As one steps back to view this novel as a whole and then moves in close enough to see the brush strokes, one can see clearly that this is a literary masterpiece. Among the exhilarating canoe chases, the shelling, the smoke and debris, the hand-to-hand combat, the murder and mayhem, yes, the after battle scalping, there runs an unusual calming influence.
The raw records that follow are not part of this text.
### config.mk
export PLATFORM = sky130hd
export DESIGN_NAME = io_display_ctrl_flat
export DESIGN_NICKNAME = d
export VERILOG_FILES = /design/src/rtl/io_display_ctrl_if.sv /design/src/rtl/io_display_ctrl.sv /design/src/flat_wrapper.sv
export SDC_FILE = /design/constraint.sdc
export NUM_CORES = 1
export LEC_CHECK = 0
export BUFFER_PORTS_ARGS = -buffer_cell sky130_fd_sc_hd__buf_2
export CAP_MARGIN = 30
export CORE_MARGIN = 5
export CORE_UTILIZATION = 30
export DETAILED_ROUTE_END_ITERATION = 16
export PLACE_DENSITY = 0.54
export SYNTH_ARGS = -nofsm -noshare
export SYNTH_HDL_FRONTEND = slang
export SYNTH_SLANG_ARGS = --single-unit
### constraint.sdc
create_clock -name CLK -period 3.3 [get_ports CLK]
set_clock_uncertainty 0.1 [all_clocks]
set_input_delay 0.495 -clock CLK [delete_from_list [all_inputs] [get_ports CLK]]
set_output_delay 0.495 -clock CLK [all_outputs]
set_load 0.05 [all_outputs]
### src/rtl/io_display_ctrl_if.sv
// ----------------------------------------------------------------------------
// io_display_ctrl_if
//   Processor IO port bundle between the MIPS core and io_display_ctrl.
//
//   Signals:
//     IOAddr       4-bit IO register address
//     IOWriteData  32-bit write data
//     IOWriteEn    write strobe, one CLK per write
//     IOReadData   32-bit read data, combinational from IOAddr
//
//   Modports:
//     master  processor side (drives address/write, receives read data)
//     slave   peripheral side (io_display_ctrl)
// ----------------------------------------------------------------------------
interface io_display_ctrl_if;
  logic [3:0]  IOAddr;
  logic [31:0] IOWriteData;
  logic        IOWriteEn;
  logic [31:0] IOReadData;

  modport master (
    output IOAddr,
    output IOWriteData,
    output IOWriteEn,
    input  IOReadData
  );

  modport slave (
    input  IOAddr,
    input  IOWriteData,
    input  IOWriteEn,
    output IOReadData
  );
endinterface
==> src/rtl/bram_arb_pkg.sv <==
// Shared types and constants for the block-RAM round-robin arbiter.
// BRAM_ARB_OUTREG_EN selects the 2-cycle read latency variant.
package bram_arb_pkg;

   localparam int unsigned ADDR_W_DEF = 8;
   localparam int unsigned DATA_W_DEF = 16;
   localparam int unsigned MAX_REQ    = 4;

   typedef struct packed {
      logic                  we;
      logic [ADDR_W_DEF-1:0] addr;
      logic [DATA_W_DEF-1:0] wdata;
      logic [DATA_W_DEF-1:0] mask;
   } req_t;

   // One-hot read tag, sized for the largest supported requester count
   typedef logic [MAX_REQ-1:0] tag_t;

   localparam logic [DATA_W_DEF-1:0] MASK_NONE = '1;

`ifdef BRAM_ARB_OUTREG_EN
   localparam int unsigned RD_LATENCY = 2;
`else
   localparam int unsigned RD_LATENCY = 1;
`endif

endpackage

==> src/rtl/bram_rr_arbiter_if.sv <==
// Client-side request/response bundle for the block-RAM arbiter.
// master = requesters, slave = arbiter.
interface bram_rr_arbiter_if
   import bram_arb_pkg::*;
#(
   parameter int unsigned NUM_REQ = 2,
   parameter int unsigned ADDR_W  = ADDR_W_DEF,
   parameter int unsigned DATA_W  = DATA_W_DEF
);

   logic [NUM_REQ-1:0]        req_valid;
   logic [NUM_REQ-1:0]        req_ready;
   logic [NUM_REQ-1:0]        req_we;
   logic [NUM_REQ*ADDR_W-1:0] req_addr;
   logic [NUM_REQ*DATA_W-1:0] req_wdata;
   logic [NUM_REQ*DATA_W-1:0] req_mask;
   logic [NUM_REQ-1:0]        rsp_valid;
   logic [DATA_W-1:0]         rsp_rdata;

   modport master (
      output req_valid, req_we, req_addr, req_wdata, req_mask,
      input  req_ready, rsp_valid, rsp_rdata
   );

   modport slave (
      input  req_valid, req_we, req_addr, req_wdata, req_mask,
      output req_ready, rsp_valid, rsp_rdata
   );

endinterface

==> src/rtl/bram_arb_rr_pick.sv <==
// Combinational round-robin picker: first valid requester at or after ptr,
// ascending with wrap-around.
module bram_arb_rr_pick #(
   parameter int unsigned NUM_REQ = 2,
   parameter int unsigned PTR_W   = 1
) (
   input  logic [NUM_REQ-1:0] valid,
   input  logic [PTR_W-1:0]   ptr,
   output logic [NUM_REQ-1:0] grant,
   output logic [PTR_W-1:0]   idx
);

   int unsigned cand;
   logic        found;

   always_comb begin
      grant = '0;
      idx   = '0;
      found = 1'b0;
      cand  = 0;
      for (int unsigned i = 0; i < NUM_REQ; i++) begin
         cand = (32'(ptr) + i) % NUM_REQ;
         if (!found && valid[PTR_W'(cand)]) begin
            found                = 1'b1;
            grant[PTR_W'(cand)]  = 1'b1;
            idx                  = PTR_W'(cand);
         end
      end
   end

endmodule

==> src/rtl/bram_rr_arbiter.sv <==
// Round-robin arbiter sharing one 256x16 block RAM between NUM_REQ clients;
// reads are tagged and routed back. BRAM_ARB_OUTREG_EN adds an output stage.
module bram_rr_arbiter
   import bram_arb_pkg::*;
#(
   parameter int unsigned NUM_REQ = 2,
   parameter int unsigned ADDR_W  = ADDR_W_DEF,
   parameter int unsigned DATA_W  = DATA_W_DEF
) (
   input  logic               clk,
   input  logic               rst,
   bram_rr_arbiter_if.slave   bus,
   output logic               ram_we,
   output logic               ram_re,
   output logic               ram_wclke,
   output logic               ram_rclke,
   output logic [ADDR_W-1:0]  ram_waddr,
   output logic [ADDR_W-1:0]  ram_raddr,
   output logic [DATA_W-1:0]  ram_wdata,
   output logic [DATA_W-1:0]  ram_mask,
   input  logic [DATA_W-1:0]  ram_rdata
);

   localparam int unsigned PTR_W = (NUM_REQ > 1) ? $clog2(NUM_REQ) : 1;

   logic [PTR_W-1:0]   ptr_q;
   logic [PTR_W-1:0]   ptr_d;
   logic [PTR_W-1:0]   idx;
   logic [NUM_REQ-1:0] grant;
   logic [NUM_REQ-1:0] tag_q;
   logic               any_acc;
   req_t               req_a [NUM_REQ];
   req_t               sel;

   // Split the flat client buses into one request record per requester
   for (genvar g = 0; g < NUM_REQ; g++) begin : g_unpack
      assign req_a[g] = '{we:    bus.req_we[g],
                          addr:  bus.req_addr[g*ADDR_W +: ADDR_W],
                          wdata: bus.req_wdata[g*DATA_W +: DATA_W],
                          mask:  bus.req_mask[g*DATA_W +: DATA_W]};
   end

   bram_arb_rr_pick #(
      .NUM_REQ (NUM_REQ),
      .PTR_W   (PTR_W)
   ) u_pick (
      .valid (bus.req_valid),
      .ptr   (ptr_q),
      .grant (grant),
      .idx   (idx)
   );

   // Nothing is accepted while reset is held
   assign any_acc       = (|grant) && !rst;
   assign bus.req_ready = rst ? '0 : grant;
   assign sel           = req_a[idx];

   always_comb begin
      ram_we    = 1'b0;
      ram_wclke = 1'b0;
      ram_re    = 1'b0;
      ram_rclke = 1'b0;
      ram_waddr = '0;
      ram_raddr = '0;
      ram_wdata = '0;
      ram_mask  = MASK_NONE;
      if (any_acc) begin
         if (sel.we) begin
            ram_we    = 1'b1;
            ram_wclke = 1'b1;
            ram_waddr = sel.addr;
            ram_wdata = sel.wdata;
            ram_mask  = sel.mask;
         end else begin
            ram_re    = 1'b1;
            ram_rclke = 1'b1;
            ram_raddr = sel.addr;
         end
      end
   end

   always_comb begin
      ptr_d = ptr_q;
      if (any_acc) begin
         ptr_d = (idx == PTR_W'(NUM_REQ - 1)) ? '0 : idx + 1'b1;
      end
   end

   always_ff @(posedge clk) begin
      if (rst) begin
         ptr_q <= '0;
         tag_q <= '0;
      end else begin
         ptr_q <= ptr_d;
         tag_q <= (any_acc && !sel.we) ? grant : '0;
      end
   end

`ifdef BRAM_ARB_OUTREG_EN
   logic [NUM_REQ-1:0] vld2_q;
   logic [DATA_W-1:0]  rdata2_q;

   // Extra stage re-times the RAM data and its tag together
   always_ff @(posedge clk) begin
      if (rst) begin
         vld2_q   <= '0;
         rdata2_q <= '0;
      end else begin
         vld2_q   <= tag_q;
         rdata2_q <= ram_rdata;
      end
   end

   assign bus.rsp_valid = rst ? '0 : vld2_q;
   assign bus.rsp_rdata = rdata2_q;
`else
   assign bus.rsp_valid = rst ? '0 : tag_q;
   assign bus.rsp_rdata = ram_rdata;
`endif

endmodule
==> src/flat_wrapper.sv <==
// flat-port wrapper written by rule: the top's interface ports become plain ports
module bram_rr_arbiter_flat import bram_arb_pkg::*;
#(
   parameter int unsigned NUM_REQ = 2,
   parameter int unsigned ADDR_W  = ADDR_W_DEF,
   parameter int unsigned DATA_W  = DATA_W_DEF
)
  (clk, rst, ram_we, ram_re, ram_wclke, ram_rclke, ram_waddr, ram_raddr, ram_wdata, ram_mask, ram_rdata, bus_req_valid, bus_req_we, bus_req_addr, bus_req_wdata, bus_req_mask, bus_req_ready, bus_rsp_valid, bus_rsp_rdata);
  bram_rr_arbiter_if #(.NUM_REQ(NUM_REQ), .ADDR_W(ADDR_W), .DATA_W(DATA_W)) bus_i ();
  input  logic clk;
  input  logic rst;
  output logic ram_we;
  output logic ram_re;
  output logic ram_wclke;
  output logic ram_rclke;
  output logic [ADDR_W-1:0] ram_waddr;
  output logic [ADDR_W-1:0] ram_raddr;
  output logic [DATA_W-1:0] ram_wdata;
  output logic [DATA_W-1:0] ram_mask;
  input  logic [DATA_W-1:0] ram_rdata;
  input wire logic [$bits(bus_i.req_valid)-1:0] bus_req_valid;
  input wire logic [$bits(bus_i.req_we)-1:0] bus_req_we;
  input wire logic [$bits(bus_i.req_addr)-1:0] bus_req_addr;
  input wire logic [$bits(bus_i.req_wdata)-1:0] bus_req_wdata;
  input wire logic [$bits(bus_i.req_mask)-1:0] bus_req_mask;
  output wire logic [$bits(bus_i.req_ready)-1:0] bus_req_ready;
  output wire logic [$bits(bus_i.rsp_valid)-1:0] bus_rsp_valid;
  output wire logic [$bits(bus_i.rsp_rdata)-1:0] bus_rsp_rdata;
  assign bus_i.req_valid = bus_req_valid;
  assign bus_i.req_we = bus_req_we;
  assign bus_i.req_addr = bus_req_addr;
  assign bus_i.req_wdata = bus_req_wdata;
  assign bus_i.req_mask = bus_req_mask;
  assign bus_req_ready = bus_i.req_ready;
  assign bus_rsp_valid = bus_i.rsp_valid;
  assign bus_rsp_rdata = bus_i.rsp_rdata;
  bram_rr_arbiter #(.NUM_REQ(NUM_REQ), .ADDR_W(ADDR_W), .DATA_W(DATA_W)) u_core (.clk(clk), .rst(rst), .bus(bus_i), .ram_we(ram_we), .ram_re(ram_re), .ram_wclke(ram_wclke), .ram_rclke(ram_rclke), .ram_waddr(ram_waddr), .ram_raddr(ram_raddr), .ram_wdata(ram_wdata), .ram_mask(ram_mask), .ram_rdata(ram_rdata));
endmodule
==> config.mk <==
export PLATFORM = sky130hd
export DESIGN_NAME = bram_rr_arbiter_flat
export DESIGN_NICKNAME = d
export VERILOG_FILES = /design/src/rtl/bram_arb_pkg.sv /design/src/rtl/bram_rr_arbiter_if.sv /design/src/rtl/bram_arb_rr_pick.sv /design/src/rtl/bram_rr_arbiter.sv /design/src/flat_wrapper.sv
export SDC_FILE = /design/constraint.sdc
export NUM_CORES = 1
export LEC_CHECK = 0
export CORE_ASPECT_RATIO = 0.5
export CORE_MARGIN = 2
export CORE_UTILIZATION = 26
export DETAILED_ROUTE_END_ITERATION = 12
export PLACE_DENSITY = 0.87
export SETUP_SLACK_MARGIN = 0.3
export SYNTH_ARGS = -nofsm -noshare
export SYNTH_HDL_FRONTEND = slang
export SYNTH_SLANG_ARGS = --single-unit
==> constraint.sdc <==
create_clock -name clk -period 4.2 [get_ports clk]
set_clock_uncertainty 0.15 [all_clocks]
set_input_delay 0.63 -clock clk [delete_from_list [all_inputs] [get_ports clk]]
set_output_delay 0.63 -clock clk [all_outputs]
set_load 0.005 [all_outputs]
Word level (Yosys, flattened, before mapping)
Cells that the tools add are included.

Add/subtract/negate cells: 2. Order comparisons: 5. Multiplexer cells: 31. Bitwise logic cells: 3. Reductions and logical operators: 10.

Operators with widths (count): 41-bit 2-to-1 mux (3); 16-bit 2-to-1 mux (4); 8-bit 2-to-1 mux (4); 1-bit 2-to-1 mux (14); 2-bit 2-to-1 mux (4); 1-bit logical AND (5); 1-bit by 2-bit less-than comparator with 1-bit output (second input constant) (2); 2-bit OR reduction (2); 1-bit logical NOT (3); 1-bit adder (second input constant) (2); 1-bit demux with 1-bit select (2); 1-bit >= comparator (second input constant) (2); 2-bit >= comparator (second input constant) (1); 1-bit inverter with 2-bit output (1); 2-bit bitwise OR (1); 1-bit inverter (1).

Register bits: 3. Input port bits: 102.

Logic depth before layout (Yosys ltp)
Word-level depth: 14. Gate-level depth with buffers: 6.

Modules after synthesis
Synthesis repeated with hierarchy kept, for this count alone.

Cells, all modules: 142. Area total of the unflattened synthesis: 1092.3 µm².

Modules (own cells, without submodules): bram_rr_arbiter (times used 1, cells an instance 138, area an instance 1062.3 µm², seq. area each 60.1 µm²); bram_arb_rr_pick (times used 1, cells an instance 4, area an instance 30.0 µm², seq. area each 0.0 µm²).

Worst setup path before layout
Ideal clock, no wire load.

Kind: input port to output port. Start point: input bus_req_valid[1]. End point: output ram_re. Arrival: 1.700 ns. Path slack: 1.720 ns. Stages: 6. Path buffers: 3. Path through: buf_4 inv_2 or4_1 buf_6 nand2_1 buf_4.

Word-level cells in the longest chain between the ends: 12. Elaborated cells between the ends (all ways): 20. Classes of those cells: mux: 14; bitwise: 2; reduce/logical: 4.

RTL lines: from (decl) (line flat_wrapper.sv:21) `input wire logic [$bits(bus_i.req_valid)-1:0] bus_req_valid;`; 1-bit 2-to-1 mux (implied by the code) (2 in a row) (line bram_arb_rr_pick.sv:23) `if (!found && valid[PTR_W'(cand)]) begin`; 1-bit 2-to-1 mux (line bram_arb_rr_pick.sv:23); 1-bit logical NOT (line bram_arb_rr_pick.sv:23); 1-bit logical AND (line bram_arb_rr_pick.sv:23); 1-bit 2-to-1 mux (line bram_arb_rr_pick.sv:23); 1-bit inverter with 2-bit output (implied by the code) (line bram_rr_arbiter.sv:56) `assign sel = req_a[idx];`; 41-bit 2-to-1 mux (implied by the code) (3 in a row) (line bram_rr_arbiter.sv:56); 1-bit 2-to-1 mux; 1-bit 2-to-1 mux (*); to (decl) (line flat_wrapper.sv:13) `output logic ram_re;`.

Mark *: on every way between the ends. The rest lies on a longest branch, timed or not. The select of a mux whose other input is x is not followed.

Final worst setup path
Start point: input bus_req_valid[1]. End point: output ram_raddr[4].

Word-level cells in the longest chain between the ends: 12. Elaborated cells between the ends (all ways): 20. Classes of those cells: mux: 14; bitwise: 2; reduce/logical: 4.

RTL lines: 1-bit 2-to-1 mux (implied by the code) (2 in a row) (line bram_arb_rr_pick.sv:23); 1-bit 2-to-1 mux (line bram_arb_rr_pick.sv:23); 1-bit logical NOT (line bram_arb_rr_pick.sv:23); 1-bit logical AND (line bram_arb_rr_pick.sv:23); 1-bit 2-to-1 mux (line bram_arb_rr_pick.sv:23); 1-bit inverter with 2-bit output (implied by the code) (line bram_rr_arbiter.sv:56); 41-bit 2-to-1 mux (implied by the code) (3 in a row) (line bram_rr_arbiter.sv:56); 8-bit 2-to-1 mux (line bram_rr_arbiter.sv:68) `if (sel.we) begin`; 8-bit 2-to-1 mux (*) (line bram_rr_arbiter.sv:67) `if (any_acc) begin`; to (decl) (line flat_wrapper.sv:17) `output logic [ADDR_W-1:0] ram_raddr;`.

Marked as above.

==> run metrics <==
most area-consuming cells after synthesis=nand3_1 (16%), o21ai_0 (16%), a211oi_1 (15%); full die area=5310 µm²; Final Instance Count excl. Fillers=360; unrepaired setup endpoints after global routing=false; largest family of logic cells by synthesized area=compound AO/OA/AOI/OAI gates; drt pass-1 iters=4; Placed Cells=356; first-pass GRT wire length=9300 µm; nets=406; Yosys cell types=25; Filler cells=390; Placer Congestion=0.895; Worst-Margin Slew=0.808 ns; f_max=266 MHz; area share of the largest cell type after synthesis=0.163; remaining global-route overflow=0; Max-slew headroom=0.461; minimum clock period=3.77 ns; diode count=0; GRT Resource Usage Total=0.221; DRT iter0 DRCs=131; CTS Buf Count=3; Port Buf Inserts=141; mux contribution to synthesized area=0; Register Area=60.1 µm²; via count=2,011; CP Capture Type=output port; later-pin clock latency in the skew report=0.22 ns; Synth Area in XOR/XNOR=0; sequential share of the synthesized area=0.0490; CP arrival=2.99 ns; CTS max path bufs=2; pwr/cell area=142 nW/µm²; Ports=174; Syn. warnings=0; share of layout cells above drive strength 1=0.0759; Adder-Cell Fraction of Synth Area=0; Fin. Hold Viols=0; Pleak=0.842 nW; Setup Fix Bufs, Post-CTS=0; Required @ worst endpoint=3.42 ns; WL final=about 6300 µm; vias per cell=5.59; Cells after Synth=~200; # DRC=0; largest net degree at the start of global routing=42; multi-input logic area=906 µm²; cell area after synthesis=1230 µm²; Root Buffer=clkbuf_8; std cell rows=17; Die X-Extent=just over 100 µm; CTS H-Tree Depth=1; Peak VDD IR=a little over 0.08 mV; vias in the first global route=1,746; DP Wirelength=~4700 µm; Crit Path Class=primary input to output port; initial antenna violation count=0; Yosys reg bits=3; post-cts resize count=0; reported max-cap violation count=0; Synthesized Nets=298; worst-path fanout max=10; post-synth top area cell=nand3_1; core area=4470 µm²; TNS Setup=0 ns; CTS Hold Buffers Added=0; Synth Area in Compound Gates=0.434; final count of pins violating max slew=0; Setup-failing EPs final=0; run status=finished, final reports clean; synth-to-layout area growth=109%; clock sinks=3; CTS tree=done; Initial Util=0.275; final period utilization=0.896; Synth Area in Simple Gates=0.295; ANT nets after route=0; Avg Cell Area, Syn=6.26 µm²; worst hold path type=flop to flop; Die H=52.6 µm; CP Launch Type=primary input; clock slew at reported path FFs=0.04 ns; Routed WL per cell=17.5 µm
[flip-flops by register name, summed over array words and instances, names as in the netlist]
signal and flops:
u_core.ptr_q 1, u_core.tag_q 2
[through the flow]
step | power, mW | hold WS (ns) | cell area, µm² | setup slack, ns | util
floorplan | 0.139 | 0.361 | 1230 | 1.72 | -
global placement | 0.268 | 0.384 | 2500 | 0.475 | 0.561
detailed placement | 0.272 | 0.417 | 2500 | 0.392 | 0.561
CTS | 0.362 | 0.422 | 2550 | 0.391 | 0.571
global route | 0.387 | 0.442 | 2560 | 0.376 | 0.573
finish | 0.365 | 0.424 | 2560 | 0.435 | 0.573
[layout by cell type (no fill, tap or decap), drive strengths merged, types with 3 or more instances in the layout]
master           n
dfxtp            3
clkbuf           4
inv              4
nand4           16
nor2             3
clkdlybuf4s50  141
o21ai           40
a211oi          25
nor2b            3
buf              7
nand3           40
a22oi            8
[kinds of logic (layout without fill, tap and decap cells)]
logic type,count (synthesis),count (layout)
compound gates,77,77
buf+inv,49,156
flops,3,3
simple gates,67,67
[path summary, 6_finish.rpt]
kind	startpoint	end	slack, ns	cells past startpoint
worst max-delay path	bus_req_valid[1]	ram_raddr[4]	0.43	5
worst min-delay path	u_core.ptr_q	u_core.ptr_q	0.42	2
worst max register to register	u_core.ptr_q	u_core.tag_q[1]	2.61	3
worst min register to register	u_core.ptr_q	u_core.ptr_q	0.42	2
[where the power goes]
group | total [mW] | switching [mW] | internal, mW
Clock | 0.0871 | 0.0221 | 0.0650
Combinational | 0.246 | 0.104 | 0.142
Sequential | 0.0316 | 0.00142 | 0.0302
Total | 0.365 | 0.128 | 0.237
[metal layers]
metal / global-route usage / share of wire / wire length, µm / vias to the layer above
met5: 0 / 0 / 0 / -
met4: 0.0586 / 0.010 / 63 / 0
met3: 0.0573 / 0.044 / 275 / 12
met2: 0.382 / 0.53 / 3330 / 72
met1: 0.275 / 0.42 / 2650 / 980
li1: - / - / - / 947
[Yosys cell counts]
library cell / n
nand3_1: 40
o21ai_0: 39
a211oi_1: 25
buf_4: 19
clkbuf_1: 17
nand4_1: 16
a22oi_2: 8
buf_2: 8
dfxtp_1: 3
nor2_1: 3
inv_1: 2
inv_2: 2
nor2b_1: 2
a21bo_1: 1
a21boi_1: 1
a32o_1: 1
a32oi_2: 1
buf_6: 1
nand2_1: 1
nand2b_1: 1
nor2b_2: 1
nor3_1: 1
o21ai_1: 1
or3_1: 1
or4_1: 1
[worst max-delay path: stages]
cell and delay, ns:
clkdlybuf4s50_1 0.67, inv_2 0.06, or4_1 0.81, a22oi_2 0.26, clkdlybuf4s50_1 0.55
[area by class of cell]
type,count,area share
repair buffers,148,0.572
multi-input cells,144,0.354
flip-flops and latches,3,0.0234
inverters,4,0.00586
clock buffers,4,0.0176
well taps,57,0.0278
No activity file was read; power rests on OpenSTA's default activity.
## config.mk

```make
export PLATFORM = sky130hd
export DESIGN_NAME = serial_subtractor
export DESIGN_NICKNAME = d
export VERILOG_FILES = /design/src/rtl/serial_subtractor_pkg.sv /design/src/rtl/full_subtractor.sv /design/src/rtl/serial_subtractor.sv
export SDC_FILE = /design/constraint.sdc
export NUM_CORES = 1
export LEC_CHECK = 0
export CELL_PAD_IN_SITES_DETAIL_PLACEMENT = 1
export CELL_PAD_IN_SITES_GLOBAL_PLACEMENT = 2
export CORE_AREA = 2 2 82 84
export CTS_CLUSTER_SIZE = 24
export DETAILED_ROUTE_END_ITERATION = 8
export DIE_AREA = 0 0 84 86
export PLACE_DENSITY_LB_ADDON = 0.1
export SYNTH_ARGS = -nofsm -noshare
export SYNTH_HDL_FRONTEND = slang
export SYNTH_SLANG_ARGS = --single-unit
```

## constraint.sdc

```tcl
create_clock -name clk -period 1.3 [get_ports clk]
set_input_delay 0.26 -clock clk [delete_from_list [all_inputs] [get_ports clk]]
set_output_delay 0.26 -clock clk [all_outputs]
set_load 0.01 [all_outputs]
```
==> config.mk <==
export PLATFORM = sky130hd
export DESIGN_NAME = mem_test_master
export DESIGN_NICKNAME = d
export VERILOG_FILES = /design/src/rtl/mem_test_master.sv
export SDC_FILE = /design/constraint.sdc
export NUM_CORES = 1
export LEC_CHECK = 0
export ABC_AREA = 1
export BUFFER_PORTS_ARGS = -buffer_cell sky130_fd_sc_hd__buf_2
export CORE_MARGIN = 2
export CORE_UTILIZATION = 40
export CTS_BUF_LIST = sky130_fd_sc_hd__clkbuf_8
export DETAILED_ROUTE_END_ITERATION = 8
export GPL_ROUTABILITY_DRIVEN = 1
export PLACE_DENSITY = 0.69
export SYNTH_ARGS = -nofsm -noshare
export SYNTH_HDL_FRONTEND = slang
export SYNTH_SLANG_ARGS = --single-unit
==> constraint.sdc <==
create_clock -name clk -period 3.79 [get_ports clk]
set_input_delay 0.1895 -clock clk [delete_from_list [all_inputs] [get_ports clk]]
set_output_delay 0.1895 -clock clk [all_outputs]
set_load 0.02 [all_outputs]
David Gamut, the unarmed “psalm-singer”, may easily be overlooked. He may not be as flash and dash or even half as eloquent as “Hawkeye”, but he is dominant, nevertheless. Cooper deftly uses his character to reveal the hearts of men and the Providence of God. At first, he seems to be a burden, slowing down Hawkeye’s male and female party as it tries to escape from Magua and his savage Hurons. However, he helps them find strength and fortitude for the battle turning their loath of him into love. (Think of someone like an army chaplain).

Even the British-hating Huron left David well alone, thinking him soft in the head because he carried only a Bible and would sing psalms to them as he walked among them. “‘And why are you permitted to go at large, unwatched?’ David… meekly replied. ‘Little be the praise to such a worm as I. But, though the power of psalmody was suspended, in the terrible business of that field of blood through which we have passed, it has recovered its influence even over the souls of the heathen, and I am suffered to go and come at will.’ The scout laughed, and tapping his own forehead significantly, he perhaps explained the singular indulgence more satisfactorily when he said: ‘The Indians never harm a non-composser…’” p. 293.  

Yes, this Calvinist brought order to the chaos of 1757 North America – civilization.